__Problem statement__
Go through the material line by line and tally those containing the string "sierra". Only the tally is wanted.

__Working data__
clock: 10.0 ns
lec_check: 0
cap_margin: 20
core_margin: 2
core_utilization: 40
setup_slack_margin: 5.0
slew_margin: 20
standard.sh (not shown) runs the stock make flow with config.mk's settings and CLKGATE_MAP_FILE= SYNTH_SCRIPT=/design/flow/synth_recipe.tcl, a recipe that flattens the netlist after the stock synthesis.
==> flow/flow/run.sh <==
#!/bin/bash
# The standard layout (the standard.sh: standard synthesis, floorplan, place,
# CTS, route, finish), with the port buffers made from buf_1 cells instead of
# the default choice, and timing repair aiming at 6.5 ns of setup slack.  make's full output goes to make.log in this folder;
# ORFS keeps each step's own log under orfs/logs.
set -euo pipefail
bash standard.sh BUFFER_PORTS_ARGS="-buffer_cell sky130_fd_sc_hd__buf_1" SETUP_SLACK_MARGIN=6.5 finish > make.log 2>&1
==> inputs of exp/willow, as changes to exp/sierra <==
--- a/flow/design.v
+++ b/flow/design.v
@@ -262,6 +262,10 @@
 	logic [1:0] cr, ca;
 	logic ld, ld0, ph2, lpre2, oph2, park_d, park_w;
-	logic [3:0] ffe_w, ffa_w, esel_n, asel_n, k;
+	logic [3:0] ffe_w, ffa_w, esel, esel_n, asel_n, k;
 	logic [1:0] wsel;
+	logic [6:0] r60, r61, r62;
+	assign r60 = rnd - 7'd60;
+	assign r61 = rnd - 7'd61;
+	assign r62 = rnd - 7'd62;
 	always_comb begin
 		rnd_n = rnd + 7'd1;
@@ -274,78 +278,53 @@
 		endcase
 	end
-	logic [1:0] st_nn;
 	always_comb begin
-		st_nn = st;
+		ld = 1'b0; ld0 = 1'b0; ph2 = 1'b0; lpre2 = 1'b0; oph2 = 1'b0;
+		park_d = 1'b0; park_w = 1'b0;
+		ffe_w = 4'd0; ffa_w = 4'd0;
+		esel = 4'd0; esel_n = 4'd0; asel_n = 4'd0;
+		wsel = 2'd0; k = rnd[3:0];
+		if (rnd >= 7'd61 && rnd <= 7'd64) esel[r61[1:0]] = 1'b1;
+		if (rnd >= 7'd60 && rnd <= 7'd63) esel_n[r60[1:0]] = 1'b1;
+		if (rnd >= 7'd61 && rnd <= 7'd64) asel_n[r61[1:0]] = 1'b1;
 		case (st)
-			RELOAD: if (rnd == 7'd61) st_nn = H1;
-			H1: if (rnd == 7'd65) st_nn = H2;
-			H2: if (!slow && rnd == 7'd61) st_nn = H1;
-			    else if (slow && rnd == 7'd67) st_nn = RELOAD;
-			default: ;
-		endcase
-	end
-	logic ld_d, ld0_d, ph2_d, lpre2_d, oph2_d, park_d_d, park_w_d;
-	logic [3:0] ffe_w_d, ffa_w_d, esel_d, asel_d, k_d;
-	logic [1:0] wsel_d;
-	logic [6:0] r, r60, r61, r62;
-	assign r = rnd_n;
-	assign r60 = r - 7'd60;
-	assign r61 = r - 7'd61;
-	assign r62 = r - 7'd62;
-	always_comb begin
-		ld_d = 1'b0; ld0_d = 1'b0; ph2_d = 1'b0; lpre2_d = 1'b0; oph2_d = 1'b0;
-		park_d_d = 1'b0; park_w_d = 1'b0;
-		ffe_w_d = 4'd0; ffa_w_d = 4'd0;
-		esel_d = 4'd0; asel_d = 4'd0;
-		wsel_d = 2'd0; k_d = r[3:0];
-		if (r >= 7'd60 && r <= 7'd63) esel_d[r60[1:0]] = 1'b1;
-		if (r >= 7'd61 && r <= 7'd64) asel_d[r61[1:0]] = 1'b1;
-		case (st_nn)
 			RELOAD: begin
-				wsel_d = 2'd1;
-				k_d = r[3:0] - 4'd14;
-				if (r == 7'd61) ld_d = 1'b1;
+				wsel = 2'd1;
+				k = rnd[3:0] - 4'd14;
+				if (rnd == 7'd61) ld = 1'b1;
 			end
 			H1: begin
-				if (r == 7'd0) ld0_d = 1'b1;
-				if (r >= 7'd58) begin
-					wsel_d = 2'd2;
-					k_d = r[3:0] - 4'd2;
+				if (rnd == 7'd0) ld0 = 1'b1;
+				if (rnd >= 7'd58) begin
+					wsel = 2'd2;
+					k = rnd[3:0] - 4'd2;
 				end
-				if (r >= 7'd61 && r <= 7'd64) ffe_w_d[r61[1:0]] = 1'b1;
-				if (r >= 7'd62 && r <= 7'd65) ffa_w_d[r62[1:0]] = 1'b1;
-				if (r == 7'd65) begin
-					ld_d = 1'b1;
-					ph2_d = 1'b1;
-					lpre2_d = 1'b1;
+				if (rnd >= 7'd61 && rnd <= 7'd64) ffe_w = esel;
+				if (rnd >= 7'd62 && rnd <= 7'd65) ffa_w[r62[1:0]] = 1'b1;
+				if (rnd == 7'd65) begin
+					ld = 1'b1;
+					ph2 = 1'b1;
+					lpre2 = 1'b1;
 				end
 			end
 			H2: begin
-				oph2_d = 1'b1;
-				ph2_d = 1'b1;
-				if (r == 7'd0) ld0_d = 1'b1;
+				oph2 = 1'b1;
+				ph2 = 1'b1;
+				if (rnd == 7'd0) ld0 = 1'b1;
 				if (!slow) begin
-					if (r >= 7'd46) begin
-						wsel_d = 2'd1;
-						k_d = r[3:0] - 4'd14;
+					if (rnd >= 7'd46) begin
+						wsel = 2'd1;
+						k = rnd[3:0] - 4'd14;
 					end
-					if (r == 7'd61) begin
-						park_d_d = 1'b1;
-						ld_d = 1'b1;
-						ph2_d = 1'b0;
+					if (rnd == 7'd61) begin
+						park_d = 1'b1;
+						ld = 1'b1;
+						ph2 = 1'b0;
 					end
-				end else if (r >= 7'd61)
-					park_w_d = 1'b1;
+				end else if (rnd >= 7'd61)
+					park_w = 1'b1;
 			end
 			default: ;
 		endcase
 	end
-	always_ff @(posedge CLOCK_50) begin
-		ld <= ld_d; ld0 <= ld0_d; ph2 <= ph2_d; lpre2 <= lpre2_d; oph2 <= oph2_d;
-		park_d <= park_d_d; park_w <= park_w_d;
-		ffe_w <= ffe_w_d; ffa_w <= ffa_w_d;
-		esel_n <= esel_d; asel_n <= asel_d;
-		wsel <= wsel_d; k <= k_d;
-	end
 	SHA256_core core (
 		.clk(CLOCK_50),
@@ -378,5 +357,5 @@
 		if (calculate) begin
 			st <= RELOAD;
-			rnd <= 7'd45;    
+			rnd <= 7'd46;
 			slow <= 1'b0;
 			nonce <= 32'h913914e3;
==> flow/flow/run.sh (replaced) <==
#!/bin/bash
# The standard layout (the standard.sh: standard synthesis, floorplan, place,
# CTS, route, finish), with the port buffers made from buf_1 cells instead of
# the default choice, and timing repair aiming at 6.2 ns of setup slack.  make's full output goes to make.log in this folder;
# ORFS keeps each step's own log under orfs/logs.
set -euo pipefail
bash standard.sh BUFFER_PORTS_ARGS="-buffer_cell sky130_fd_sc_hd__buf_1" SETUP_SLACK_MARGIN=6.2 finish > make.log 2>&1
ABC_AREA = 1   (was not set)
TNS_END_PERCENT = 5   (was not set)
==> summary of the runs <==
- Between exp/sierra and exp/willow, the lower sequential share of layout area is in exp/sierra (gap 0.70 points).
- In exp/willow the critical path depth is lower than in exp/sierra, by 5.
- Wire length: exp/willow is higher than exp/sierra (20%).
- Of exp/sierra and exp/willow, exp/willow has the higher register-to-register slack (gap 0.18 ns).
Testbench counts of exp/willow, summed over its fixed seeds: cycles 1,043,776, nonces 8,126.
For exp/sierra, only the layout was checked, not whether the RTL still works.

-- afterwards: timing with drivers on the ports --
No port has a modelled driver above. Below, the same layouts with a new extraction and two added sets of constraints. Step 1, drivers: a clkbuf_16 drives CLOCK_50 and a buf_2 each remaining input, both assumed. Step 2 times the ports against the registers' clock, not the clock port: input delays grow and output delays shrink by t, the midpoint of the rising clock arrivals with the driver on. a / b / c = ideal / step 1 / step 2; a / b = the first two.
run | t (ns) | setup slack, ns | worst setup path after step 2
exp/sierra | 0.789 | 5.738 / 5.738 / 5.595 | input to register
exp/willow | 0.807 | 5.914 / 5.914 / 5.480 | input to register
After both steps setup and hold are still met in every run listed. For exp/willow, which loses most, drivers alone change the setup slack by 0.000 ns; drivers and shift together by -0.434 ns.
This is an optimization exercise on Yosys and OpenROAD, whose aim is small area and a short achievable clock period, not a production implementation.
Where RTL was checked, it was by simulation tests only, not by an equivalence proof against the original.
No activity file was given, so power comes from the tool's default toggle rates.

## run A
==> flow/design.v <==
`timescale 1ns / 1ps
module register_file(
    input clk,
    input rst_d,
    input we,
    input [4:0] wa,
    input [15:0] wd,
    input [31:0] sela,
    input [31:0] selb,
    input hita,
    input hitb,
    input [15:0] byp,
    output [15:0] rda,
    output [15:0] rdb
    );
    localparam [511:0] INIT = {
        {19{16'h0000}},
        16'h0000, 16'h765E, 16'h756F, 16'h0000, 16'h3721, 16'h856D, 16'h0000,
        16'h0040, 16'h0060, 16'h0000, 16'h0060, 16'h0040, 16'h0000 };
    reg [15:0] rf [0:31];
    wire [15:0] wd0 = wd & {16{~rst_d}};
    wire [15:0] wd1 = wd | {16{rst_d}};
    genvar i;
    generate
        for (i = 0; i < 32; i = i + 1) begin : g_reg
            localparam [15:0] IV = INIT[16*i +: 16];
            always @(posedge clk)
                if (rst_d || (we && wa == i))
                    rf[i] <= (wd0 & ~IV) | (wd1 & IV);
        end
    endgenerate
    reg [15:0] ora, orb;
    integer k;
    always @(*) begin
        ora = byp & {16{hita}};
        orb = byp & {16{hitb}};
        for (k = 0; k < 32; k = k + 1) begin
            ora = ora | (rf[k] & {16{sela[k]}});
            orb = orb | (rf[k] & {16{selb[k]}});
        end
    end
    assign rda = ora;
    assign rdb = orb;
endmodule
`timescale 1ns / 1ps
module top_module(
    input clk,
    input rst,
    input [31:0] instr,
    output [15:0] alu_out,
    output top_out
    );
    reg rst_d;
    reg [31:0] selA1, selB1;
    reg hitA1, hitB1;
    reg [4:0] rd1;
    reg mul1, shl1, xor1, add1, v1;
    reg [15:0] A2, B2;
    reg [7:0] Am2, Bm2;       
    reg [4:0] rd2;
    reg mul2, shl2, xor2, add2, v2;
    reg [15:0] ps3, pc3, pd3;
    reg z3, nz3, v3;
    reg [4:0] rd3;
    reg [15:0] res4, res4w;
    reg z4, v4;
    reg [4:0] rd4;
    assign alu_out = res4;
    assign top_out = z4;
    wire [4:0] ra = instr[4:0];
    wire [4:0] rb = instr[9:5];
    wire [2:0] op = instr[17:15];
    wire hA = v3 && rd3 == ra;
    wire hB = v3 && rd3 == rb;
    wire [15:0] rda, rdb;
    register_file rf1(.clk(clk), .rst_d(rst_d), .we(v4), .wa(rd4), .wd(res4w),
                      .sela(selA1), .selb(selB1), .hita(hitA1), .hitb(hitB1),
                      .byp(res4w), .rda(rda), .rdb(rdb));
    wire [15:0] sh = (|B2[15:4]) ? 16'd0 : (A2 << B2[3:0]);
    wire [15:0] sum = A2 + B2;
    wire [15:0] x = A2 ^ B2;
    wire [15:0] r2 = (sh & {16{shl2}}) | (x & {16{xor2}}) | (sum & {16{add2}});
    wire zsh = (|B2[15:4]) || ~|(A2 & (16'hffff >> B2[3:0]));
    wire zx = A2 == B2;
    wire zadd = x == {A2[14:0] | B2[14:0], 1'b0};    
    wire zmul = ~|Am2 || ~|Bm2;
    wire z2 = (mul2 && zmul) || (shl2 && zsh) || (xor2 && zx) || (add2 && zadd) ||
              !(mul2 || shl2 || xor2 || add2);
    wire [15:0] pp [0:7];
    genvar j;
    generate
        for (j = 0; j < 8; j = j + 1) begin : g_pp
            assign pp[j] = {8'd0, Am2 & {8{Bm2[j]}}} << j;
        end
    endgenerate
    wire [15:0] s0 = pp[0] ^ pp[1] ^ pp[2];
    wire [15:0] c0 = ((pp[0] & pp[1]) | (pp[0] & pp[2]) | (pp[1] & pp[2])) << 1;
    wire [15:0] s1 = pp[3] ^ pp[4] ^ pp[5];
    wire [15:0] c1 = ((pp[3] & pp[4]) | (pp[3] & pp[5]) | (pp[4] & pp[5])) << 1;
    wire [15:0] s2 = s0 ^ c0 ^ s1;
    wire [15:0] c2 = ((s0 & c0) | (s0 & s1) | (c0 & s1)) << 1;
    wire [15:0] s3 = c1 ^ pp[6] ^ pp[7];
    wire [15:0] c3 = ((c1 & pp[6]) | (c1 & pp[7]) | (pp[6] & pp[7])) << 1;
    wire [15:0] s4 = s2 ^ c2 ^ s3;
    wire [15:0] c4 = ((s2 & c2) | (s2 & s3) | (c2 & s3)) << 1;
    wire [15:0] t5 = ps3 ^ pc3 ^ pd3;
    wire [15:0] c5 = ((ps3 & pc3) | (ps3 & pd3) | (pc3 & pd3)) << 1;
    wire [15:0] res = t5 + c5;
    always @(posedge clk) begin
        rst_d <= rst;
        if (rst) begin
            mul1 <= 1'b0; shl1 <= 1'b0; xor1 <= 1'b0; add1 <= 1'b0; v1 <= 1'b0;
            hitA1 <= 1'b0; hitB1 <= 1'b0;
            Am2 <= 8'd0; Bm2 <= 8'd0;
            mul2 <= 1'b0; shl2 <= 1'b0; xor2 <= 1'b0; add2 <= 1'b0; v2 <= 1'b0;
            z3 <= 1'b1; nz3 <= 1'b0; v3 <= 1'b0;
            res4 <= 16'd0; z4 <= 1'b0; v4 <= 1'b0;
        end else begin
            mul1 <= op == 3'd1; shl1 <= op == 3'd2; xor1 <= op == 3'd3; add1 <= op == 3'd4;
            v1 <= 1'b1;
            hitA1 <= hA; hitB1 <= hB;
            Am2 <= rda[7:0] & {8{mul1}}; Bm2 <= rdb[7:0] & {8{mul1}};
            mul2 <= mul1; shl2 <= shl1; xor2 <= xor1; add2 <= add1; v2 <= v1;
            z3 <= z2; nz3 <= 1'b1; v3 <= v2;
            res4 <= res & {16{nz3}}; z4 <= z3; v4 <= v3;
        end
        selA1 <= (32'd1 << ra) & {32{~hA}};
        selB1 <= (32'd1 << rb) & {32{~hB}};
        rd1 <= instr[14:10];
        A2 <= rda; B2 <= rdb; rd2 <= rd1;
        ps3 <= s4; pc3 <= c4; pd3 <= c3 | r2; rd3 <= rd2;
        res4w <= res; rd4 <= rd3;
    end
endmodule
Settings: LEC_CHECK=0, CAP_MARGIN=20, CORE_MARGIN=2, CORE_UTILIZATION=40, CTS_BUF_LIST=sky130_fd_sc_hd__clkbuf_16, CTS_CLUSTER_DIAMETER=80, CTS_CLUSTER_SIZE=22, PLACE_DENSITY=0.6, SETUP_SLACK_MARGIN=2.55, SLEW_MARGIN=20; clock period 5.0 ns.
run.sh (not shown) runs the stock make flow with config.mk's settings and CLKGATE_MAP_FILE= SYNTH_SCRIPT=/design/flow/synth_recipe.tcl, a recipe that flattens the netlist after the stock synthesis.
Run A closes out successfully: all stages finished, all timing, DRC and antenna checks passed.
### run A -> run B
- swapping 2.55 for 2.8 in SETUP_SLACK_MARGIN
- clearing CTS_BUF_LIST, which used to be sky130_fd_sc_hd__clkbuf_16
- clearing CTS_CLUSTER_DIAMETER, which used to be 80
- clearing CTS_CLUSTER_SIZE, which used to be 22
### Flow results
In the reports for run A and run B, the larger number of H-tree levels belongs to run B.
When run B is set beside run A, its flip-flop and latch share of the layout cell area turns out to be 2.6 points smaller.
Wire length of the first global-routing pass (run B over run A): increase, 1.7%
Per the comparison of run B with run A, routability congestion estimate went down by about 3.5%, met3 track utilization from global routing went down by 1.1 points, post-route clock period utilization went down by 1.2 points, buffer levels on the longest clock path was more or less identical, count of TritonRoute iterations in the first routing pass went down by 3.
What run C does differently from run B at the input level:
- setting CTS_BUF_LIST to sky130_fd_sc_hd__clkbuf_16 for the first time
- setting CTS_CLUSTER_DIAMETER to 80 for the first time
- setting CTS_CLUSTER_SIZE to 22 for the first time
--- outcome ---
Run C vs. run B: met3 wire length moved down, final period demand of the worst path moved up, number of setup buffers added after CTS moved up, cell internal power dissipation moved down. Looking at number of gates resized after CTS, run C sits 13 lower than run B does. Diff run B -> run C: final worst slack fell by 0.057 ns; end-of-flow core utilization fell by 1.5 points; wire length after detailed routing fell by about 0.66%. From run B to run C the numbers moved as follows: maximum frequency -9.3 MHz, cell area power density decreased by about 12% relative to the old numbers.

---

## the baseline
Another version of the RTL of top_module (not shown whole).
Size in the first run: ~2300 cells after synthesis, roughly 730 flip-flops, ~51 I/O pins, about 30000 um2 of cells after synthesis.
clock: 5.0 ns
lec_check: 0
cap_margin: 20
core_margin: 2
core_utilization: 40
place_density: 0.6
setup_slack_margin: 2.3
slew_margin: 20
The baseline | status: complete | timing, DRC, antenna: pass
#### Input delta (the candidate over the baseline)
- SETUP_SLACK_MARGIN: 2.3 -> 2.8
==> comparison <==
Diff the baseline..the candidate | cell area after placement | negligible. Diff the baseline -> the candidate | fraction of layout cells with a size suffix above 1 | increase of 5.6 points. Area taken by multi-input logic gates (lower): the baseline. Looking at the candidate and the baseline, the synthesized cell count is a wash. Comparing the candidate and the baseline, the lower achievable frequency is on the baseline.
Function was not checked in any run of this note: the RTL went through the layout flow alone.

---

## alpha
Another version of the RTL of top_module (not shown whole).
Size in the first run: about 720 flip-flops, ~51 I/O pins.
clock: 5.0 ns
lec_check: 0
cap_margin: 20
core_margin: 2
core_utilization: 40
cts_buf_list: sky130_fd_sc_hd__clkbuf_16
cts_cluster_diameter: 100
cts_cluster_size: 30
place_density: 0.6
setup_slack_margin: 2.8
slew_margin: 20
#### Input delta (beta over alpha)
Settings: CTS_CLUSTER_SIZE removed (was 30); CTS_BUF_LIST removed (was sky130_fd_sc_hd__clkbuf_16); CTS_CLUSTER_DIAMETER removed (was 100).
Findings:
Highest achievable clock rate, alpha and beta, lower one = beta. The final layout from beta, which completed every stage, passed the timing, DRC and antenna checks at the end of the flow. beta vs. alpha: worst setup margin -0.064 ns; count of plain and timing-repair buffers -3; area added between synthesis and finish +4.8 points; final cell area excluding filler cells +4.1%; number of DRC markers in iteration 0 +680. The critical path depth in beta sits 1 below the value recorded for alpha. Delta (beta minus alpha): sequential share of layout area went down by 1.6 points; total routing resource utilization after global routing went up by 0.76 points; first-pass GRT wire length went up by 3900 um.
No run of this note included a check of the RTL's function; only the layout flow was run.

[port drivers added, routing unchanged]
How much do the figures lean on ideal ports? The routed layouts below were timed once more, with nothing changed but the port constraints.
Step 1 assumes that a clkbuf_16 drives the clock port and a buf_2 every other input.
Step 2 adds t to the input delays and takes it off the output delays; t is the mean of the earliest and latest rising clock arrival at the registers after step 1. Input paths then give back, and output paths get back, about the clock's delay inside the block.
Slacks: ideal ports / drivers / drivers and shift; pairs: ideal ports / drivers.
run	shift t [ns]	slack for setup (ns)	worst hold slack (ns)	slew at the worst register clock pin (ns)	pins driven straight from the clock port
run A	0.671	2.489 / 2.489 / 2.097	0.332 / 0.332 / 0.332	0.10 / 0.10	1
run B	0.694	2.551 / 2.551 / 2.331	0.323 / 0.323 / 0.323	0.07 / 0.07	1
run C	0.676	2.494 / 2.494 / 2.321	0.329 / 0.329 / 0.329	0.10 / 0.10	1
the baseline	0.694	2.355 / 2.355 / 1.996	0.324 / 0.324 / 0.324	0.07 / 0.07	1
the candidate	0.704	2.449 / 2.449 / 2.129	0.326 / 0.326 / 0.326	0.07 / 0.07	1
alpha	0.665	2.465 / 2.465 / 2.118	0.323 / 0.323 / 0.323	0.12 / 0.12	1
beta	0.701	2.401 / 2.401 / 2.103	0.323 / 0.323 / 0.323	0.07 / 0.07	1
After both steps setup and hold are still met in every run listed. The setup slack of run A, which loses most, moves by 0.000 ns with the drivers and by -0.392 ns with both steps.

__Your solution__
7